Olho a página branca marcada com tipos pretos. Seria mais dramático se tivesse sido escrita na velha máquina de escrever. Barulhenta. Onde é difícil apagar a verdade. Hoje, ela fica cuidadosamente posicionada no canto da sala. Objeto de decoração. Peça de antiguidade. O ponto final no ato romântico de escrever.
O ponto final no romantismo. Quem tem tempo para se dedicar às convulsões do coração em dias de hiper-informação, mensagens instantâneas e telas sensíveis ao toque.
Sensíveis ao toque. Às vezes parece que apenas elas, as telas, tem hoje o prazer de receber o toque, a carícia dos dedos. Delicados. Ásperos. Determinados. Errantes. Trêmulos. Apaixonados. Envergonhados. A pele, ressentida, espera desesperançosa pelo contato que nunca vem.

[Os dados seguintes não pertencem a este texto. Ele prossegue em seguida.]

[src/mouse_cursor_defines.svh]
`ifndef MOUSE_CURSOR_DEFINES_SVH
`define MOUSE_CURSOR_DEFINES_SVH

// cursor coordinate widths
`define MC_X_BITS 10
`define MC_Y_BITS 10

// 640x480 raster, horizontal timing in pixels
`define MC_H_ACTIVE 640
`define MC_H_FRONT  16
`define MC_H_SYNC   96
`define MC_H_BACK   48

// vertical timing in lines
`define MC_V_ACTIVE 480
`define MC_V_FRONT  10
`define MC_V_SYNC   2
`define MC_V_BACK   33

// idle cycles in mid-frame before a partial PS/2 frame is dropped
`define MC_PS2_TIMEOUT 2000

// cursor position after reset, middle of the screen
`define MC_X_RESET 320
`define MC_Y_RESET 240

`endif

[src/mouse_cursor_pkg.sv]
`include "mouse_cursor_defines.svh"

package mouse_cursor_pkg;

    // absolute cursor coordinates, always inside the active area
    typedef logic [`MC_X_BITS-1:0] cursor_x_t;
    typedef logic [`MC_Y_BITS-1:0] cursor_y_t;

    // button bits in the order of the PS/2 status byte bits 2:0
    typedef struct packed {
        logic middle;
        logic right;
        logic left;
    } mouse_buttons_t;

    // 9-bit two's complement movement, sign taken from the status byte
    typedef logic signed [8:0] delta_t;

endpackage

[src/crosshair_render.sv]
`timescale 1ns/10ps

module crosshair_render
(
    input  logic                       clk,
    input  logic                       rst_n,
    input  logic [9:0]                 beam_x,
    input  logic [9:0]                 beam_y,
    input  logic                       hsync,
    input  logic                       vsync,
    input  logic                       blank,
    input  mouse_cursor_pkg::cursor_x_t cursor_x,
    input  mouse_cursor_pkg::cursor_y_t cursor_y,
    output logic [7:0]                 color,
    output logic                       hsync_out,
    output logic                       vsync_out,
    output logic                       blank_out
);

    logic on_cross;

    // a full-screen vertical and horizontal line through the cursor
    assign on_cross = ~blank && ((beam_x == cursor_x) || (beam_y == cursor_y));

    // colour and timing leave in the same cycle
    always_ff @(posedge clk or negedge rst_n)
    begin
        if (!rst_n)
        begin
            color     <= 8'h00;
            hsync_out <= 1'b1;
            vsync_out <= 1'b1;
            blank_out <= 1'b1;
        end
        else
        begin
            color     <= on_cross ? 8'hFF : 8'h00;
            hsync_out <= hsync;
            vsync_out <= vsync;
            blank_out <= blank;
        end
    end

endmodule

[src/mouse_display_top.sv]
`timescale 1ns/10ps

module mouse_display_top
(
    input  logic                            clk,
    input  logic                            rst_n,
    input  logic                            ps2_clk,
    input  logic                            ps2_data,
    output logic [7:0]                      color,
    output logic                            hsync_out,
    output logic                            vsync_out,
    output logic                            blank_out,
    output mouse_cursor_pkg::cursor_x_t      cursor_x,
    output mouse_cursor_pkg::cursor_y_t      cursor_y,
    output mouse_cursor_pkg::mouse_buttons_t buttons,
    output logic                            frame_error
);

    logic       byte_valid;
    logic [7:0] byte_data;
    logic [9:0] beam_x;
    logic [9:0] beam_y;
    logic       hsync;
    logic       vsync;
    logic       blank;

    // mouse side
    ps2_rx u_ps2_rx
    (
        .clk         (clk),
        .rst_n       (rst_n),
        .ps2_clk     (ps2_clk),
        .ps2_data    (ps2_data),
        .byte_valid  (byte_valid),
        .byte_data   (byte_data),
        .frame_error (frame_error)
    );

    mouse_packet u_mouse_packet
    (
        .clk         (clk),
        .rst_n       (rst_n),
        .byte_valid  (byte_valid),
        .byte_data   (byte_data),
        .frame_error (frame_error),
        .cursor_x    (cursor_x),
        .cursor_y    (cursor_y),
        .buttons     (buttons)
    );

    // video side
    video_timing u_video_timing
    (
        .clk    (clk),
        .rst_n  (rst_n),
        .beam_x (beam_x),
        .beam_y (beam_y),
        .hsync  (hsync),
        .vsync  (vsync),
        .blank  (blank)
    );

    crosshair_render u_crosshair_render
    (
        .clk       (clk),
        .rst_n     (rst_n),
        .beam_x    (beam_x),
        .beam_y    (beam_y),
        .hsync     (hsync),
        .vsync     (vsync),
        .blank     (blank),
        .cursor_x  (cursor_x),
        .cursor_y  (cursor_y),
        .color     (color),
        .hsync_out (hsync_out),
        .vsync_out (vsync_out),
        .blank_out (blank_out)
    );

endmodule

[src/mouse_packet.sv]
`timescale 1ns/10ps
`include "mouse_cursor_defines.svh"

module mouse_packet
(
    input  logic                            clk,
    input  logic                            rst_n,
    input  logic                            byte_valid,
    input  logic [7:0]                      byte_data,
    input  logic                            frame_error,
    output mouse_cursor_pkg::cursor_x_t      cursor_x,
    output mouse_cursor_pkg::cursor_y_t      cursor_y,
    output mouse_cursor_pkg::mouse_buttons_t buttons
);

    import mouse_cursor_pkg::*;

    localparam int X_MAX = `MC_H_ACTIVE - 1;
    localparam int Y_MAX = `MC_V_ACTIVE - 1;

    logic [1:0]                 byte_idx;
    logic [7:0]                 status_q;
    logic [7:0]                 dx_q;
    delta_t                     dx;
    delta_t                     dy;
    logic signed [`MC_X_BITS+1:0] x_sum;
    logic signed [`MC_Y_BITS+1:0] y_sum;
    cursor_x_t                  x_next;
    cursor_y_t                  y_next;

    // status byte and x movement, held until the y byte arrives
    always_ff @(posedge clk)
    begin
        if (byte_valid && byte_idx == 2'd0)
        begin
            status_q <= byte_data;
        end
        if (byte_valid && byte_idx == 2'd1)
        begin
            dx_q <= byte_data;
        end
    end

    // overflow on an axis means the count is meaningless
    assign dx = status_q[6] ? '0 : $signed({status_q[4], dx_q});
    assign dy = status_q[7] ? '0 : $signed({status_q[5], byte_data});

    // y is inverted, PS/2 reports up as positive
    assign x_sum = $signed({2'b00, cursor_x}) + dx;
    assign y_sum = $signed({2'b00, cursor_y}) - dy;

    always_comb
    begin
        if (x_sum < 0)
            x_next = '0;
        else if (x_sum > X_MAX)
            x_next = cursor_x_t'(X_MAX);
        else
            x_next = x_sum[`MC_X_BITS-1:0];

        if (y_sum < 0)
            y_next = '0;
        else if (y_sum > Y_MAX)
            y_next = cursor_y_t'(Y_MAX);
        else
            y_next = y_sum[`MC_Y_BITS-1:0];
    end

    always_ff @(posedge clk or negedge rst_n)
    begin
        if (!rst_n)
        begin
            byte_idx <= 2'd0;
            cursor_x <= cursor_x_t'(`MC_X_RESET);
            cursor_y <= cursor_y_t'(`MC_Y_RESET);
            buttons  <= '0;
        end
        else if (frame_error)
        begin
            // lost byte, realign on the next status byte
            byte_idx <= 2'd0;
        end
        else if (byte_valid)
        begin
            case (byte_idx)
                2'd0:
                begin
                    // bit 3 is always set in a status byte
                    if (byte_data[3])
                        byte_idx <= 2'd1;
                end
                2'd1:
                begin
                    byte_idx <= 2'd2;
                end
                default:
                begin
                    byte_idx <= 2'd0;
                    cursor_x <= x_next;
                    cursor_y <= y_next;
                    buttons  <= mouse_buttons_t'(status_q[2:0]);
                end
            endcase
        end
    end

    a_x_range: assert property (@(posedge clk) disable iff (!rst_n)
        cursor_x < `MC_H_ACTIVE)
        else $error("mouse_packet: cursor_x out of range");

    a_y_range: assert property (@(posedge clk) disable iff (!rst_n)
        cursor_y < `MC_V_ACTIVE)
        else $error("mouse_packet: cursor_y out of range");

endmodule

Compartilhamos pensamentos libidinosos, compartilhamos imagens de alcova, compartilhamos intimidades, poses, olhares, trajes e sensações. Incapazes de compartilhar carinho e atenção, compartilhamos a banalidade com todos, sem compartilhar a alma com ninguém.
Volto à página branca marcada com tipos pretos. Leio de novo. Ainda é possível se emocionar com a palavra. Quisera eu conseguir emocionar mais alguém. Choro baixinho. Isso não compartilho. Que hoje em dia a gente só compartilha felicidade. Pra tristeza, a solução qualquer farmácia tem.
Queria bater no teclado até os tipos pularem da página branca. Caírem na mesa, escorrerem pelas beiradas formando uma linda poça no chão. Não é possível. Eles apenas se embaralham na minha frente. Perdem o sentido. Enfeiam.
Limpo a bagunça. Levo a mão aos olhos. Suspiro. Um dia a gente aprende.
Olho pra fora. Fixo na luz. O sol arde. O calor é intenso. Os olhos doem. Volto à página branca. Tudo o que vejo é só um clarão. Foi. Finalmente foi embora. Alívio. Manchas negras pipocam ao redor. Desaparecem. Voltam os tipos pretos. Volta a página branca. Volta a escuridão.